中文摘要：

SHASTA（Sharp and Smooth Transport Algorithm）是求解二维磁流体动力学问题的单一网格程序．在将其用于磁重联问题的数值模拟时，它被修改成为采用自适应网格方法的程序．修改后的程序可以针对扩散区进行细化计算．在SHASTA程序的自适应计算实现过程中，采用了插入式的自适应修改策略，原二维磁流体力学偏微分方程的求解算法被作为独立单元使用．另外，修改中使用分层的数据结构，将每个细化层次的物理量用二维可变数组描述，并标记磁场和压强分布的陡变区为细化区域，再通过插值的方法得到细化层网格点上的物理量分布和边界条件，最后细化区域的细化计算结果被赋予给其上一层网格，并对其内容进行更新．采用细化计算进行的磁重联的模拟实验表明，相比单一网格计算，细节分辨率得到提高，相应的计算时间的增加则与模拟中的参数选择有关；而自适应程序部分带来的计算精度和稳定性的影响则依赖于边界设置、单步长的推进策略和插值算法．

英文摘要：

SHASTA is an explicit code with single grid to solve the resistive magnetohydrodynamics （MHD） equations and is modified via the self-adaptive mesh refinement technique to deal with the magnetic reconnection problems in this paper.
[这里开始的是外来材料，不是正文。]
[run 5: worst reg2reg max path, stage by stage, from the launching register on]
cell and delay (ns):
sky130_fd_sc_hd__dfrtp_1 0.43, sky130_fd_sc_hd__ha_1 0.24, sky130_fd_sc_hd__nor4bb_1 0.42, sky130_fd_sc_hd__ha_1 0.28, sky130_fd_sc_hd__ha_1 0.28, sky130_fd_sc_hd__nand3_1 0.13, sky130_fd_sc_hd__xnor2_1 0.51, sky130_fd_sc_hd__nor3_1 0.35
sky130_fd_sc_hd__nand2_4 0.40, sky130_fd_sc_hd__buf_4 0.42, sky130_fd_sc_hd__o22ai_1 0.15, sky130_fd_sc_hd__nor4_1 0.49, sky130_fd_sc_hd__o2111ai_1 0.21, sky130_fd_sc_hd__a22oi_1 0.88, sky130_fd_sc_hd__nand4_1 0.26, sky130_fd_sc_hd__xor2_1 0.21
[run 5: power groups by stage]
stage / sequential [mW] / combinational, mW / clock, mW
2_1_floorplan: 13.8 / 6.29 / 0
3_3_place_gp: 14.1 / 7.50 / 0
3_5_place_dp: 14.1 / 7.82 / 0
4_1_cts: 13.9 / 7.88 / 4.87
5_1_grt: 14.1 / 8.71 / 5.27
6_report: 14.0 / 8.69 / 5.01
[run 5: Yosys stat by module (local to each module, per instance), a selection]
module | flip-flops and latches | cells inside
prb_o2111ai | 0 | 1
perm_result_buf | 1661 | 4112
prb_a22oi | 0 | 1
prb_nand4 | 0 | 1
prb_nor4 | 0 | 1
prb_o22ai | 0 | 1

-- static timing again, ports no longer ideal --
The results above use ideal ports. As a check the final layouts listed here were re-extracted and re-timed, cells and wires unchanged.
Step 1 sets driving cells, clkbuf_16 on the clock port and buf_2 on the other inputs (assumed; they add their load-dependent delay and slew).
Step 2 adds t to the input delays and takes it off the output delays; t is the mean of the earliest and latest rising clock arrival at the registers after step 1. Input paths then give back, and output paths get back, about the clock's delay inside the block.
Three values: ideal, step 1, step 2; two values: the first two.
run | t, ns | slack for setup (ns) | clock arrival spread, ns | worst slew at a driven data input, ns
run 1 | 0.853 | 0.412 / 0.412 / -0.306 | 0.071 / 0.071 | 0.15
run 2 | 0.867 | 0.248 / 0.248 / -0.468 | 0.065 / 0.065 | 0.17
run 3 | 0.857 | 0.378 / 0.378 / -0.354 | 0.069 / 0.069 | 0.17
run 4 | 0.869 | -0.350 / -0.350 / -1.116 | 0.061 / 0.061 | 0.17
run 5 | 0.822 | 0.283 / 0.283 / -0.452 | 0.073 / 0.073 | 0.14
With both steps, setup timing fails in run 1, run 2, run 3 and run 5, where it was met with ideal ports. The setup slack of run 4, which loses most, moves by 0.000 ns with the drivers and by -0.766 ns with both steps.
This design comes from an exercise in tuning for small area, a short achievable clock period and few clock cycles per item on the open sky130 flow, not from production work. At most, simulation tests tie the RTL to the original design; equivalence was not proved. Power is estimated from default activity; no workload was simulated.

// ekf_slam_core
module ekf_slam_core (
  input  logic          clk,
  input  logic          sys_rst,
  input  logic          i_stage_valid,
  input  logic [76:0]   i_stage_cmd,
  input  logic [31:0]   i_plb_dout,
  input  logic          i_nl_done,
  input  logic [191:0]  i_nl_result,
  output logic          o_stage_ready,
  output logic          o_plb_en,
  output logic          o_plb_we,
  output logic [31:0]   o_plb_addr,
  output logic [31:0]   o_plb_din,
  output logic          o_nl_init,
  output logic [2:0]    o_nl_stage,
  output logic [159:0]  o_nl_operand
);
Size in the first run: about 1,800 cells after synthesis, about 280 flip-flops, about 540 I/O pins.
clock: 5.0 ns
lec_check: 0
cap_margin: 20
core_margin: 2
core_utilization: 40
setup_slack_margin: 1.5
slew_margin: 20
standard.sh (not shown) runs the stock make flow with config.mk's settings and CLKGATE_MAP_FILE= SYNTH_SCRIPT=/design/flow/synth_recipe.tcl, a recipe that flattens the netlist after the stock synthesis.
==> flow/flow/run.sh <==
#!/bin/bash
# Standard layout, with plain buffers (buf_1) on the ports in place of the
# delay buffers buffer_ports picks by default.
set -euo pipefail
export BUFFER_PORTS_ARGS="-buffer_cell sky130_fd_sc_hd__buf_1"
bash standard.sh > standard.log 2>&1
The starting point ran to the end with no violations.
Change:
- SETUP_SLACK_MARGIN: 1.5 -> 1.2
Outcome:
- The new run ran to the end with no violations
- via count drops by a few percent
- area after synthesis stays the same
- total power drops by a little under a tenth
- routed wire length drops by a few percent
- cell count drops by a few percent
Change:
- SYNTH_HIERARCHICAL: unset -> 1
Clock-buffer cell count came out higher by 15. Setup slack gains 0.22 ns. Die area came out higher by 6.8%. First-iteration DRC count came out higher by 21%. Clock skew came out higher by 0.0046 ns. Cell area came out higher by 2.0%. Global-route usage came out higher by 1.2 points. Sequential power stays flat. Utilization came out lower by 2.6 points.
No run of this note included a check of the RTL's function; only the layout flow was run.

* * *

Another version of the RTL of ekf_slam_core (not shown whole).
Size: about 540 I/O pins, roughly 19,000 sq um of cells after synthesis.
make LEC_CHECK=0 CAP_MARGIN=20 CORE_MARGIN=2 CORE_UTILIZATION=40 SETUP_SLACK_MARGIN=1.5 SLEW_MARGIN=20 finish   # period 5.0 ns
run.sh (not shown) runs the stock make flow with config.mk's settings and CLKGATE_MAP_FILE= SYNTH_SCRIPT=/design/flow/synth_recipe.tcl, a recipe that flattens the netlist after the stock synthesis.
Stock flow here: none of the scripts above is used.
Then changed:
- SETUP_SLACK_MARGIN: 1.5 -> not set
Outcome: The new run produced a clean layout. Maximum frequency drops by 18%. Register-to-register slack degrades by 0.50 ns. Area after synthesis does not change. Sequential cell count stays the same.
No run of this note included a check of the RTL's function; only the layout flow was run.

* * *

Setup of the reference run:
Starting RTL as in the previous note.
export LEC_CHECK = 0
export CAP_MARGIN = 20
export CORE_MARGIN = 2
export CORE_UTILIZATION = 40
export SETUP_SLACK_MARGIN = 2.5
export SLEW_MARGIN = 20
create_clock -name core_clock -period 5.0 [get_ports {clk}]
Every stage of the flow completed for the reference run, and the final layout passed the timing, design-rule and antenna checks.
## Diff of input files: the trial run against the reference run
- an added ABC_CLOCK_PERIOD_IN_PS of 3000
- a change of SETUP_SLACK_MARGIN from 2.5 to 1.5
==> summary.txt <==
On clock buffer count: between the reference run and the trial run, it ends up higher for the reference run. Compared with the reference run, the trial run shows a higher number of diodes added for antenna fixing. As of the trial run, internal power of the cells had fallen by a few percent compared to the reference run. Against the reference run, the trial run comes in 9.1% lower on final area. The trial run reports its first element of the critical path as i_stage_cmd[65] while the reference run reports c_upd.
No functional check of the RTL was part of any run of this note.

* * *

ekf_slam_core, a different RTL version from the one above (not shown whole).
Size: roughly 2,400 cells after synthesis, about 540 I/O pins.
==> flow/design.v (excerpt) <==
module ekf_slam_core (
  input  logic          clk,
  input  logic          sys_rst,
  input  logic          i_stage_valid,
  input  logic [76:0]   i_stage_cmd,
  input  logic [31:0]   i_plb_dout,
  input  logic          i_nl_done,
  input  logic [191:0]  i_nl_result,
  output logic          o_stage_ready,
  output logic          o_plb_en,
  output logic          o_plb_we,
  output logic [31:0]   o_plb_addr,
  output logic [31:0]   o_plb_din,
  output logic          o_nl_init,
  output logic [2:0]    o_nl_stage,
  output logic [159:0]  o_nl_operand
);
clock: 5.0 ns
lec_check: 0
abc_area: 1
cap_margin: 20
core_margin: 2
core_utilization: 40
setup_slack_margin: 1.2
slew_margin: 20
standard.sh (not shown) runs the stock make flow with config.mk's settings and CLKGATE_MAP_FILE= SYNTH_SCRIPT=/design/flow/synth_recipe.tcl, a recipe that flattens the netlist after the stock synthesis.
Scripts as last shown in full above: flow/flow/run.sh
Testbench counts at the start, summed over its fixed seeds: cycles 11,126, commands 1,920.
Edit:
ABC_AREA = default   (was 1)
CORE_UTILIZATION = 60   (was 40)
What happened:
- cell area came out lower by a few percent
- count of clock-buffer cells in the layout came out lower by 11
- sequential cell count does not change
- routed wire length came out lower by about a fifth
- power came out lower by a few percent
- non-clock buffer count came out higher by 3
- synthesized area came out lower by a few percent
- final cell count came out lower by a quarter to a third
Edit:
CORE_UTILIZATION = 40   (was 60)
CTS_CLUSTER_DIAMETER = 80   (was default)
CTS_CLUSTER_SIZE = 40   (was default)
After rerunning: The new run finished with timing, DRC and antenna clean. Worst hold slack gains 0.021 ns. Total power went down by 6.5%. Synthesized cell count does not change. Sequential share of layout area went down by 0.60 points. Cell count went up by 7.9%. Via count went down by 2.1%. Global-route usage went down by 9.7 points. Sequential power barely changes.
Edit:
--- a/flow/flow/run.sh
+++ b/flow/flow/run.sh
@@ -4,3 +4,4 @@
 set -euo pipefail
 export BUFFER_PORTS_ARGS="-buffer_cell sky130_fd_sc_hd__buf_1"
+export RECOVER_POWER=100
 bash standard.sh > standard.log 2>&1
CTS_CLUSTER_DIAMETER = default   (was 80)
CTS_CLUSTER_SIZE = default   (was 40)
=>
- Now the flow produced a layout that fails on max-capacitance violations, max-slew violations
- cell area decreases by 0.77%
- synthesized cell count is unchanged
- area after synthesis does not change
- combinational power falls by 3.4%
- die area is unchanged
- first-iteration DRC count went down by 2.2%
- non-clock buffer count goes down by 15
- sequential power is about the same
- count of clock-buffer cells in the layout rises by 23
- setup slack got worse by 0.48 ns

==> re-timing with driven ports <==
Ports are ideal in the flow. The routed layouts listed here were re-timed in OpenROAD.
Step 1 sets driving cells, clkbuf_16 on the clock port and buf_2 on the other inputs (assumed; they add their load-dependent delay and slew).
Step 2 also shifts input and output timing later by t, the mid clock arrival at the registers, as if the neighbouring blocks saw the same clock.
Three values: ideal ports, drivers, drivers and shift; two values: the first two.
run	t (ns)	setup slack, ns	pins driven straight from the clock port
the first run of note 1	0.614	1.022 / 1.045 / 0.431	1
the second run of note 1	0.608	1.073 / 1.073 / 0.488	1
the third run of note 1	0.603	1.291 / 1.232 / 0.811	1
the first run of note 2	0.605	1.005 / 0.972 / 0.439	1
the second run of note 2	0.604	0.139 / 0.108 / -0.247	1
the reference run	0.611	0.893 / 0.893 / 0.321	1
the trial run	0.605	1.005 / 0.972 / 0.439	1
the first run of note 4	0.605	1.341 / 1.283 / 0.868	1
the second run of note 4	0.612	1.286 / 1.235 / 0.880	1
the third run of note 4	0.595	1.275 / 1.221 / 0.782	1
the fourth run of note 4	0.596	0.794 / 0.794 / 0.440	1
With both steps, setup timing fails in the second run of note 2, where it was met with ideal ports. The setup slack of the first run of note 1, which loses most, moves by +0.023 ns with the drivers and by -0.591 ns with both steps.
Then, the new code is applied to perform the refined calculations in the magnetic diffusion regions, simulating the 2-D unsteady process of the magnetic reconnection. In the process of modifying the single grid SHASTA code, the ＂plug-and-play＂ strategy is used and the original algorithm to solve MHD equations is treated as an independent cell. In the calculation, the single data mesh structure is replaced by the hierarchical data structure and parameters on each refined level are described by a 2-D adjustable array. When monitoring the magnetic field and the pressure in the whole simulation domain, the regions where the relevant parameters manifest the largest gradient are flagged, then the boundary conditions and the parameter distributions on the level of refined meshes are deduced via interpolations. Finally, the results of calculations on the refined mesh levels are assigned to the previous level and the existing results are updated. This process is iterated until the calculations carried out in both the refined region and the whole domain region are completed. Compared to those obtained from the old code, the numerical simulation results of the magnetic reconnection performed on the refined meshes manifest rich physical details. The corresponding time used in the experiment of the refined meshes increases apparently, which is related to the selection of the initial parameters in the simulation. On the other hand, the accuracy and the stability of the calculation depend on the boundary condition, the strategy of the integration over each single step as well as the algorithm for interpolation.